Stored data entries
****************************************
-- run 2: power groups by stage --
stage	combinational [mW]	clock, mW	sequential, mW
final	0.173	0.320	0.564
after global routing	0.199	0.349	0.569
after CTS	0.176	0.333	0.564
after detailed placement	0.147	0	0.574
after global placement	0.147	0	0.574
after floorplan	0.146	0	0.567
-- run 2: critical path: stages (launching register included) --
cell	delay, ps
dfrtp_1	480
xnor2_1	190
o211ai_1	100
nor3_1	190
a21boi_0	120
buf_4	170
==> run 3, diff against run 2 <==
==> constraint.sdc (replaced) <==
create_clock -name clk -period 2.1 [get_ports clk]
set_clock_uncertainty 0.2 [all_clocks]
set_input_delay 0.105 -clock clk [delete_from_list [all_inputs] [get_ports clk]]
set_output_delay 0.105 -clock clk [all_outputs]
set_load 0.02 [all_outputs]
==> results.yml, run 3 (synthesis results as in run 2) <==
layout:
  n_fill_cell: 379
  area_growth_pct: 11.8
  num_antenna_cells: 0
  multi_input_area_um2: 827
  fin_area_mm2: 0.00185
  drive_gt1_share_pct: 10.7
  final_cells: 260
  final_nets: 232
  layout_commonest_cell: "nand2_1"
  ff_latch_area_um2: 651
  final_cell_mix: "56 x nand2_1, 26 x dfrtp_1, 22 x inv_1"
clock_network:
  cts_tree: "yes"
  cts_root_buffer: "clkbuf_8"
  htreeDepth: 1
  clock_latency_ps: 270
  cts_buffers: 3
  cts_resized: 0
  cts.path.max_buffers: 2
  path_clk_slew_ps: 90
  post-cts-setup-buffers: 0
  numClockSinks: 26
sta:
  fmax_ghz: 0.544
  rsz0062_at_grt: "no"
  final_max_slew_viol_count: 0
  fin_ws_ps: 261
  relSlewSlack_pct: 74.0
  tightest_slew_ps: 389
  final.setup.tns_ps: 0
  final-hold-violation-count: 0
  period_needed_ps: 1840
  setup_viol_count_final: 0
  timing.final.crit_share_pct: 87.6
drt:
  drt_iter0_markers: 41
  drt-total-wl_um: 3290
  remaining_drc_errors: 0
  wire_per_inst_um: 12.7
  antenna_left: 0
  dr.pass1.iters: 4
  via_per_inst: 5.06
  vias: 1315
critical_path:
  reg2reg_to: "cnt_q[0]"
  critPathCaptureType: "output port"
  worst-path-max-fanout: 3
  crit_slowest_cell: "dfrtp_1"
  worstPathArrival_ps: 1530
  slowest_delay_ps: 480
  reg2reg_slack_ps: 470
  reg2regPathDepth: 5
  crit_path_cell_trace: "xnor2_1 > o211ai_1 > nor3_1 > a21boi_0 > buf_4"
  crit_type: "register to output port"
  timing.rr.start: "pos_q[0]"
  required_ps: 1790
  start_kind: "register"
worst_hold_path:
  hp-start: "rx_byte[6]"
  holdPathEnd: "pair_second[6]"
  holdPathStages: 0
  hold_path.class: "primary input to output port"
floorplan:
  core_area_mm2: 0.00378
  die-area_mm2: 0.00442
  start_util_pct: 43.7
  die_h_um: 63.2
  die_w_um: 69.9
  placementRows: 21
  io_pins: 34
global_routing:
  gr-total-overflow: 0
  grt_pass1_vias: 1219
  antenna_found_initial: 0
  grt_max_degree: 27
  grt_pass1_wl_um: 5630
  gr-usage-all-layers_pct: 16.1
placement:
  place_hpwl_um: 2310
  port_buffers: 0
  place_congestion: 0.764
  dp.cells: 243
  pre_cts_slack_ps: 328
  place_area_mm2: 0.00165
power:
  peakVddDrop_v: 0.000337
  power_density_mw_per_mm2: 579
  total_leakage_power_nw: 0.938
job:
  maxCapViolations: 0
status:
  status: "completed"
`src/rtl/cal_gate_pkg.sv`:
```
`timescale 1ns/1ps
package cal_gate_pkg;
  localparam logic [1:0] TYPE_IDLE = 2'b00;
  localparam logic [1:0] TYPE_CAL  = 2'b01;
  localparam logic [1:0] TYPE_CTRL = 2'b10;

  typedef struct packed {
    logic fireCal;
    logic fireCtrl;
  } gateStrobes_t;
endpackage

```
`src/rtl/cal_gate_ctrl.sv`:
```
`timescale 1ns/1ps
module cal_gate_ctrl
  import cal_gate_pkg::*;
#(
  parameter int NUM_SRC = 4,
  parameter int DLY_W   = 8,
  parameter int SPC_W   = 8,
  localparam int SRC_W  = (NUM_SRC > 1) ? $clog2(NUM_SRC) : 1
) (
  input  logic               clk,
  input  logic               rstN,
  input  logic [NUM_SRC-1:0] calReq,
  input  logic               beamOn,
  input  logic               endOfBeam,
  input  logic               ctrlEnable,
  input  logic [NUM_SRC-1:0] maskInBeam,
  input  logic [NUM_SRC-1:0] maskOffBeam,
  input  logic [DLY_W-1:0]   delayCycles,
  input  logic [SPC_W-1:0]   spacingCycles,
  output gateStrobes_t       strobes,
  output logic [NUM_SRC-1:0] grantVec,
  output logic [NUM_SRC-1:0] dropVec,
  output logic [SRC_W-1:0]   pendSrc
);
  logic               pending;
  logic [DLY_W-1:0]   delayCnt;
  logic [SPC_W-1:0]   spaceCnt;
  logic               ctrlHit;
  logic               gateOpen;
  logic [NUM_SRC-1:0] eligible;
  logic [SRC_W-1:0]   winIdx;
  logic               found;

  assign ctrlHit  = endOfBeam & ctrlEnable;
  assign gateOpen = !pending && (spaceCnt == '0) && !ctrlHit;
  assign eligible = calReq & (beamOn ? maskInBeam : maskOffBeam);

  // fixed priority: lowest index wins
  always_comb begin
    grantVec = '0;
    winIdx   = '0;
    found    = 1'b0;
    for (int i = 0; i < NUM_SRC; i++) begin
      if (gateOpen && eligible[i] && !found) begin
        grantVec[i] = 1'b1;
        winIdx      = SRC_W'(i);
        found       = 1'b1;
      end
    end
  end

  assign dropVec          = calReq & ~grantVec;
  assign strobes.fireCtrl = ctrlHit;
  assign strobes.fireCal  = pending && (delayCnt == DLY_W'(1)) && !ctrlHit;

  always_ff @(posedge clk) begin
    if (!rstN) begin
      pending  <= 1'b0;
      delayCnt <= '0;
      pendSrc  <= '0;
    end else if (ctrlHit) begin
      pending  <= 1'b0;
      delayCnt <= '0;
    end else if (found) begin
      pending  <= 1'b1;
      delayCnt <= (delayCycles == '0) ? DLY_W'(1) : delayCycles;
      pendSrc  <= winIdx;
    end else if (pending) begin
      if (delayCnt == DLY_W'(1)) pending <= 1'b0;
      delayCnt <= delayCnt - DLY_W'(1);
    end
  end

  always_ff @(posedge clk) begin
    if (!rstN)                 spaceCnt <= '0;
    else if (strobes.fireCal)  spaceCnt <= spacingCycles;
    else if (spaceCnt != '0)   spaceCnt <= spaceCnt - SPC_W'(1);
  end
endmodule

```
`src/rtl/cal_gate_dp.sv`:
```
`timescale 1ns/1ps
module cal_gate_dp
  import cal_gate_pkg::*;
#(
  parameter int NUM_SRC = 4,
  parameter int CNT_W   = 8,
  localparam int SRC_W  = (NUM_SRC > 1) ? $clog2(NUM_SRC) : 1
) (
  input  logic                     clk,
  input  logic                     rstN,
  input  gateStrobes_t             strobes,
  input  logic [NUM_SRC-1:0]       grantVec,
  input  logic [NUM_SRC-1:0]       dropVec,
  input  logic [SRC_W-1:0]         pendSrc,
  output logic                     trigValid,
  output logic [1:0]               trigType,
  output logic [SRC_W-1:0]         trigSrc,
  output logic [NUM_SRC*CNT_W-1:0] grantCnt,
  output logic [NUM_SRC*CNT_W-1:0] dropCnt
);
  localparam logic [CNT_W-1:0] CNT_MAX = '1;

  always_ff @(posedge clk) begin
    if (!rstN) begin
      trigValid <= 1'b0;
      trigType  <= TYPE_IDLE;
      trigSrc   <= '0;
    end else if (strobes.fireCtrl) begin
      trigValid <= 1'b1;
      trigType  <= TYPE_CTRL;
      trigSrc   <= '0;
    end else if (strobes.fireCal) begin
      trigValid <= 1'b1;
      trigType  <= TYPE_CAL;
      trigSrc   <= pendSrc;
    end else begin
      trigValid <= 1'b0;
      trigType  <= TYPE_IDLE;
      trigSrc   <= '0;
    end
  end

  for (genvar i = 0; i < NUM_SRC; i++) begin : g_cnt
    logic [CNT_W-1:0] grantQ, dropQ;
    always_ff @(posedge clk) begin
      if (!rstN) begin
        grantQ <= '0;
        dropQ  <= '0;
      end else begin
        if (grantVec[i] && grantQ != CNT_MAX) grantQ <= grantQ + CNT_W'(1);
        if (dropVec[i]  && dropQ  != CNT_MAX) dropQ  <= dropQ  + CNT_W'(1);
      end
    end
    assign grantCnt[i*CNT_W +: CNT_W] = grantQ;
    assign dropCnt[i*CNT_W +: CNT_W]  = dropQ;
  end
endmodule

```
`src/rtl/cal_trig_gate.sv`:
```
`timescale 1ns/1ps
module cal_trig_gate
  import cal_gate_pkg::*;
#(
  parameter int NUM_SRC = 4,
  parameter int CNT_W   = 8,
  parameter int DLY_W   = 8,
  parameter int SPC_W   = 8,
  localparam int SRC_W  = (NUM_SRC > 1) ? $clog2(NUM_SRC) : 1
) (
  input  logic                     clk,
  input  logic                     rstN,
  input  logic [NUM_SRC-1:0]       calReq,
  input  logic                     beamOn,
  input  logic                     endOfBeam,
  input  logic                     ctrlEnable,
  input  logic [NUM_SRC-1:0]       maskInBeam,
  input  logic [NUM_SRC-1:0]       maskOffBeam,
  input  logic [DLY_W-1:0]         delayCycles,
  input  logic [SPC_W-1:0]         spacingCycles,
  output logic                     trigValid,
  output logic [1:0]               trigType,
  output logic [SRC_W-1:0]         trigSrc,
  output logic [NUM_SRC*CNT_W-1:0] grantCnt,
  output logic [NUM_SRC*CNT_W-1:0] dropCnt
);
  gateStrobes_t       strobes;
  logic [NUM_SRC-1:0] grantVec;
  logic [NUM_SRC-1:0] dropVec;
  logic [SRC_W-1:0]   pendSrc;

  cal_gate_ctrl #(.NUM_SRC(NUM_SRC), .DLY_W(DLY_W), .SPC_W(SPC_W)) u_ctrl (
    .clk(clk), .rstN(rstN), .calReq(calReq), .beamOn(beamOn),
    .endOfBeam(endOfBeam), .ctrlEnable(ctrlEnable),
    .maskInBeam(maskInBeam), .maskOffBeam(maskOffBeam),
    .delayCycles(delayCycles), .spacingCycles(spacingCycles),
    .strobes(strobes), .grantVec(grantVec), .dropVec(dropVec), .pendSrc(pendSrc)
  );

  cal_gate_dp #(.NUM_SRC(NUM_SRC), .CNT_W(CNT_W)) u_dp (
    .clk(clk), .rstN(rstN), .strobes(strobes), .grantVec(grantVec),
    .dropVec(dropVec), .pendSrc(pendSrc), .trigValid(trigValid),
    .trigType(trigType), .trigSrc(trigSrc), .grantCnt(grantCnt), .dropCnt(dropCnt)
  );
endmodule

```
`config.mk`:
```
export PLATFORM = sky130hd
export DESIGN_NAME = cal_trig_gate
export DESIGN_NICKNAME = d
export VERILOG_FILES = /design/src/rtl/cal_gate_pkg.sv /design/src/rtl/cal_gate_ctrl.sv /design/src/rtl/cal_gate_dp.sv /design/src/rtl/cal_trig_gate.sv
export SDC_FILE = /design/constraint.sdc
export NUM_CORES = 1
export LEC_CHECK = 0
export ABC_AREA = 1
export BUFFER_PORTS_ARGS = -buffer_cell sky130_fd_sc_hd__buf_2
export CAP_MARGIN = 0
export CORE_ASPECT_RATIO = 0.7
export CORE_MARGIN = 10
export CORE_UTILIZATION = 40
export CTS_CLUSTER_DIAMETER = 200
export DETAILED_ROUTE_END_ITERATION = 10
export PLACE_DENSITY = 0.68
export SETUP_SLACK_MARGIN = 0.5
export SLEW_MARGIN = 20
export SYNTH_ARGS = -nofsm -noshare
export SYNTH_HDL_FRONTEND = slang
export SYNTH_HIERARCHICAL = 1
export SYNTH_SLANG_ARGS = --single-unit
```
`constraint.sdc`:
```
create_clock -name clk -period 2.27 [get_ports clk]
set_input_delay 0.454 -clock clk [delete_from_list [all_inputs] [get_ports clk]]
set_output_delay 0.454 -clock clk [all_outputs]
set_load 0.01 [all_outputs]
```
# Word level (Yosys, flattened, before mapping)
# Index checks and enable logic that the tools add are counted.
# word_totals
reg_bits	88
word_cells	97
input_bits	33
# classes
eq_ne	9
muxes	23
n_reduce_logical	32
addsub	10
bitwise	7
# op_table
operator	count
adder 8 x 1 -> 8 bit, second input constant	8
!= test 8 bit, second input constant	8
2-to-1 mux 8 bit	5
logical AND 1 bit	19
logical NOT 8 bit	2
subtractor 8 x 1 -> 8 bit, second input constant	2
2-to-1 mux 1 bit	14
AND 4 bit	2
== test 8 x 1 -> 1 bit, second input constant	1
nonzero test 8 bit	1
2-to-1 mux 2 bit	3
logical NOT 1 bit	5
2-to-1 mux 4 bit	1
inverter 4 bit	1
nonzero test 2 bit	2
inverter 1 bit	3
OR reduction 3 bit	1
AND reduction 2 bit	1
OR reduction 2 bit	1
AND 1 bit	1

# Depth between registers and ports, before layout
# logic_depth
ltp_word	17
ltp_mapped	17
mapped_depth_nobuf	16

# Hierarchy
# The synthesis kept the hierarchy.
# by_module_without_submodules
mod	cells_per_inst	instances	seq_area_each_um2	area_per_inst_um2
cal_gate_dp	544	1	1381.3	3672.3
cal_gate_ctrl	222	1	380.4	1358.8

# Least setup slack after synthesis
# No wires, ideal clock.
# synth_path
path_kind	register to register
startpoint	register u_ctrl.spaceCnt[0]
endpoint	register u_dp.g_cnt[3].dropQ[7]
slack_ns	0.191
setup_ns	0.064
stages_incl_launch_ff	18
n_path_buf	1
arrival_ns	2.015
period_less_slack_ns	2.079
required_ns	2.206
cell_sequence	dfxtp_1 -> inv_1 -> ha_1 -> nand2_1 -> nor2_2 -> nand2_1 -> a21oi_1 -> nor2_1 -> inv_1 -> o21ai_0 -> inv_1 -> buf_4 -> nand2_2 -> nor2_4 -> nand2_1 -> o21bai_1 -> nand2_1 -> nor2_1
# synth_between
elab_chain_len	17
word_cells_on_any_way	20
# synth_rtl
item	line	rtl
start, declared	cal_gate_ctrl.sv:27	logic [SPC_W-1:0] spaceCnt;
start signal, assigned	cal_gate_ctrl.sv:76	else if (strobes.fireCal) spaceCnt <= spacingCycles;
start signal, assigned	cal_gate_ctrl.sv:77	else if (spaceCnt != '0) spaceCnt <= spaceCnt - SPC_W'(1);
logical NOT 8 bit *	cal_gate_ctrl.sv:35	assign gateOpen = !pending && (spaceCnt == '0) && !ctrlHit;
logical AND 1 bit * (2 in a row)	cal_gate_ctrl.sv:35	
logical AND 1 bit	cal_gate_ctrl.sv:44	if (gateOpen && eligible[i] && !found) begin
2-to-1 mux 1 bit	cal_gate_ctrl.sv:44	
logical NOT 1 bit	cal_gate_ctrl.sv:44	
logical AND 1 bit	cal_gate_ctrl.sv:44	
2-to-1 mux 1 bit	cal_gate_ctrl.sv:44	
logical NOT 1 bit	cal_gate_ctrl.sv:44	
logical AND 1 bit	cal_gate_ctrl.sv:44	
2-to-1 mux 1 bit	cal_gate_ctrl.sv:44	
logical NOT 1 bit	cal_gate_ctrl.sv:44	
logical AND 1 bit *	cal_gate_ctrl.sv:44	
2-to-1 mux 1 bit *	cal_gate_ctrl.sv:44	
inverter 4 bit *	cal_gate_ctrl.sv:52	assign dropVec = calReq & ~grantVec;
AND 4 bit *	cal_gate_ctrl.sv:52	
via dropVec[3]	cal_trig_gate.sv:29	logic [NUM_SRC-1:0] dropVec;
logical AND 1 bit *	cal_gate_dp.sv:51	if (dropVec[i] && dropQ != CNT_MAX) dropQ <= dropQ + CNT_W'(1);
end signal, assigned	cal_gate_dp.sv:51	
end, declared	cal_gate_dp.sv:44	logic [CNT_W-1:0] grantQ, dropQ;
# The timed path passes the listed nets; every way through them passes the cells marked *.
# A chain may end at the register's enable or synchronous reset.

# Worst setup path in the final report
# layout_path
startpoint	register u_ctrl.spaceCnt[0]
endpoint	register u_dp.g_cnt[3].grantQ[7]
# layout_between
elab_chain_len	15
word_cells_on_any_way	18
# layout_rtl
item	line	rtl
logical NOT 8 bit *	cal_gate_ctrl.sv:35	
logical AND 1 bit * (2 in a row)	cal_gate_ctrl.sv:35	
logical AND 1 bit	cal_gate_ctrl.sv:44	
2-to-1 mux 1 bit	cal_gate_ctrl.sv:44	
logical NOT 1 bit	cal_gate_ctrl.sv:44	
logical AND 1 bit	cal_gate_ctrl.sv:44	
2-to-1 mux 1 bit	cal_gate_ctrl.sv:44	
logical NOT 1 bit	cal_gate_ctrl.sv:44	
logical AND 1 bit	cal_gate_ctrl.sv:44	
2-to-1 mux 1 bit	cal_gate_ctrl.sv:44	
logical NOT 1 bit	cal_gate_ctrl.sv:44	
logical AND 1 bit *	cal_gate_ctrl.sv:44	
2-to-1 mux 1 bit *	cal_gate_ctrl.sv:44	
via grantVec[3]	cal_trig_gate.sv:28	logic [NUM_SRC-1:0] grantVec;
logical AND 1 bit *	cal_gate_dp.sv:50	if (grantVec[i] && grantQ != CNT_MAX) grantQ <= grantQ + CNT_W'(1);
end signal, assigned	cal_gate_dp.sv:50	
end, declared	cal_gate_dp.sv:44	
# Marked as above.

==> flow_summary.yaml <==
critical_path:
  cp.arrival_ps: 2170
  crit_type: "reg -> reg"
  r2r_setup_slack_ps: 320
  cp_slowest_stage_delay_ps: 330
  path_max_fanout: 4
  r2r-end: "u_dp/g_cnt[3].grantQ[7]"
  start_kind: "flop"
  critPathRequiredTime_ps: 2500
  worstPathCellList: "inv_2 -> ha_4 -> nand2_4 -> nor3_4 -> buf_4 -> buf_6 -> nand2_8 -> nor2_4 -> buf_6 -> nand2_4 -> nor2_4 -> nand2_1 -> o21ai_1 -> a21oi_1"
  cp_top_family: "simple AND/OR/NAND/NOR gates"
  rr_worst_depth: 14
  crit_slowest_cell: "dfxtp_2"
  r2r-start: "u_ctrl/spaceCnt[0]"
  path_buf_inv: 4
  endpoint_kind: "flop"
die:
  die_x_microns: 154
  dieHeight_microns: 114
  ios: 102
  coreArea_sq_mm: 0.0124
  dieArea_sq_mm: 0.0175
  start_util_pct: 40.6
  rows: 34
routing:
  wire_per_inst_microns: 13.3
  viasPerCell: 4.81
  ant_nets: 0
  drt_first_pass_iters: 5
  totalWireLength_mm: 14.3
  routed-via-count: 5200
  drt_iter0_markers: 338
  drcViolationCount: 0
power:
  leakage_nw: 3.11
  power.density_mw_per_mm2: 835
  finalPower_mw: 5.73
  max-vdd-ir-drop_mv: 0.427
hold_path:
  worstHoldStart: "spacingCycles[3]"
  hp-class: "in -> reg"
  worstHoldPathCells: 3
  hold_path_end: "u_ctrl/spaceCnt[3]"
sta:
  rsz0062_at_grt: "true"
  whs_ps: 368
  period_share_pct: 85.7
  tns_ps: 0
  skew_ps: 8.03
  hold_violations: 0
  fin_crit_ps: 1950
  worst_pin_slew_ps: 496
  setup_slack_ps: 325
  maxSlewViolCount: 0
  relSlewSlack_pct: 66.9
  max_freq_mhz: 514
  setup_viol_count_final: 0
clock_network:
  cts_tree: "yes"
  clock_latency_ps: 340
  htree_levels: 3
  cts.clk_slew.worst_paths_ps: 60
  clockBufferDepth: 2
  root_buffer: "clkbuf_16"
  cts_buffers: 9
  clock_sinks: 88
  cts_hold_buf: 0
cells_and_area:
  layout.nets: 957
  synthToLayoutAreaGrowth_pct: 36.4
  antennaDiodeCount: 0
  final_layout_size_suffix_gt1_share_pct: 32.6
synth:
  ys_top_cells_by_area: "dfxtp_1, nand2_1, nor2_1"
  yosysMostFrequentCell: "nand2_1"
  syn_nets: 810
  synth_cell_types: 33
  synth_top_area_cell: "dfxtp_1"
  synth_flop_cell: "dfxtp_1"
  syn_avg_cell_area_sq_um: 6.57
  synth_edf_count: 0
  synth_seq_area_share_pct: 35.0
  yosysWarnings: 6
  synthTopCellsByCount: "nand2_1, nor2_1, inv_1"
  synth_top_area_share_pct: 35.0
  async_flop_share_pct: 0
  ys_ff_latch: 88
  syn_inst: 766
  synth_area_sq_mm: 0.00503
placed_design:
  globalplace.congestion: 0.859
  hpwlAfterDp_mm: 9.99
  port-buffer-count: 101
  dp_slack_ps: 94.8
grt:
  grt-ovfl-total: 0
  track_usage_pct: 14.8
  grt_max_degree: 45
  grt_pass1_vias: 4505
  grt_first_pass_wirelength_mm: 22.0
  antenna_found_initial: 0
run:
  drv_cap: 0
outcome:
  status: "completed"
[through the flow]
step	cell area [sq um]	instances	util, %
after floorplan	5080	766	-
after global placement	5770	1024	46.6
after detailed placement	5770	1024	46.6
after CTS	6310	1053	51.0
after global routing	6860	1080	55.4
final	6860	1080	55.4
[metal layers]
layer | share of wire, % | wire (microns) | vias to the layer above | track usage [%]
met4 | 0.36 | 52 | 0 | 3.70
met2 | 43 | 6120 | 137 | 21.4
met3 | 6.7 | 961 | 4 | 4.70
met1 | 50 | 7180 | 2317 | 20.7
li1 | - | - | 2742 | -
met5 | 0 | 0 | - | 0
[worst max path at each step]
stage	end	cells after the start	slack, ps	startpoint
after CTS	u_dp/g_cnt[3].dropQ[7]	16	400	u_ctrl/spaceCnt[0]
after global placement	u_dp/g_cnt[3].grantQ[7]	13	150	endOfBeam
after detailed placement	u_dp/g_cnt[3].dropQ[7]	16	90	beamOn
final	u_dp/g_cnt[3].grantQ[7]	14	320	u_ctrl/spaceCnt[0]
after global routing	u_dp/g_cnt[3].dropQ[5]	15	210	u_ctrl/spaceCnt[1]
after floorplan	u_dp/g_cnt[3].dropQ[7]	17	340	u_ctrl/spaceCnt[0]
[state kept, by name (all words and copies together) (netlist names)]
| signal | count |
|---|---|
| u_ctrl/delayCnt | 8 |
| u_ctrl/pendSrc | 2 |
| u_ctrl/pending | 1 |
| u_ctrl/spaceCnt | 8 |
| u_dp/g_cnt.dropQ | 32 |
| u_dp/g_cnt.grantQ | 32 |
| u_dp/trigSrc | 2 |
| u_dp/trigType | 2 |
| u_dp/trigValid | 1 |
[what timing repair did]
action / CTS / global route
pin swaps: 11 / 46
setup endpoints to repair: 41 / 71
resized for setup: 38 / 83
cloned: 0 / 1
buffers inserted: 13 / 26
[where the power goes]
group          total [mW]  switching, mW  internal (mW)
registers            1.90          0.176           1.73
logic                2.33           1.27           1.06
clock network        1.49          0.638          0.853
total                5.73           2.08           3.64
[cell usage in the layout (no fill, tap or decap), types with 14 or more instances in the layout]
| cell | n |
|---|---|
| inv_1 | 91 |
| nor3_1 | 18 |
| nand3_1 | 51 |
| a21oi_1 | 50 |
| nor2_4 | 21 |
| buf_4 | 37 |
| nand2_1 | 165 |
| inv_2 | 18 |
| buf_6 | 14 |
| nor2_1 | 102 |
| buf_2 | 101 |
| dfxtp_1 | 83 |
[area by class of cell]
class	count	area (sq um)
clock buffers	9	225
clock inverters	7	72.6
fillers	1181	5520
inverters	111	427
multi-input cells	547	3160
flip-flops and latches	88	1770
well taps	162	203
repair buffers	156	1000
[cell families after synthesis]
logic type               synth area share [%]
AND/OR/NAND/NOR                          39.9
buffers and inverters                    11.0
AO/OA/AOI/OAI                            10.2
flip-flops                               35.0
adder cells (fa/ha/maj)                  2.74
XOR/XNOR                                 1.04
[worst reg2reg max path, cell delays in order, from the launching register on]
cell,delay [ps]
dfxtp_2,330
inv_2,70
ha_4,140
nand2_4,70
nor3_4,220
buf_4,150
buf_6,110
nand2_8,60
nor2_4,130
buf_6,130
nand2_4,70
nor2_4,120
nand2_1,60
o21ai_1,110
a21oi_1,50
(Power assumes the default switching activity.)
****************************************
PROBLEM: All lines above from the line with "create_clock -name clk -period 2.1" through the line with "cts_resized: 0", both included, are to be set down exactly, with nothing else.

ANSWER FOR THIS EXERCISE:
create_clock -name clk -period 2.1 [get_ports clk]
set_clock_uncertainty 0.2 [all_clocks]
set_input_delay 0.105 -clock clk [delete_from_list [all_inputs] [get_ports clk]]
set_output_delay 0.105 -clock clk [all_outputs]
set_load 0.02 [all_outputs]
==> results.yml, run 3 (synthesis results as in run 2) <==
layout:
  n_fill_cell: 379
  area_growth_pct: 11.8
  num_antenna_cells: 0
  multi_input_area_um2: 827
  fin_area_mm2: 0.00185
  drive_gt1_share_pct: 10.7
  final_cells: 260
  final_nets: 232
  layout_commonest_cell: "nand2_1"
  ff_latch_area_um2: 651
  final_cell_mix: "56 x nand2_1, 26 x dfrtp_1, 22 x inv_1"
clock_network:
  cts_tree: "yes"
  cts_root_buffer: "clkbuf_8"
  htreeDepth: 1
  clock_latency_ps: 270
  cts_buffers: 3
  cts_resized: 0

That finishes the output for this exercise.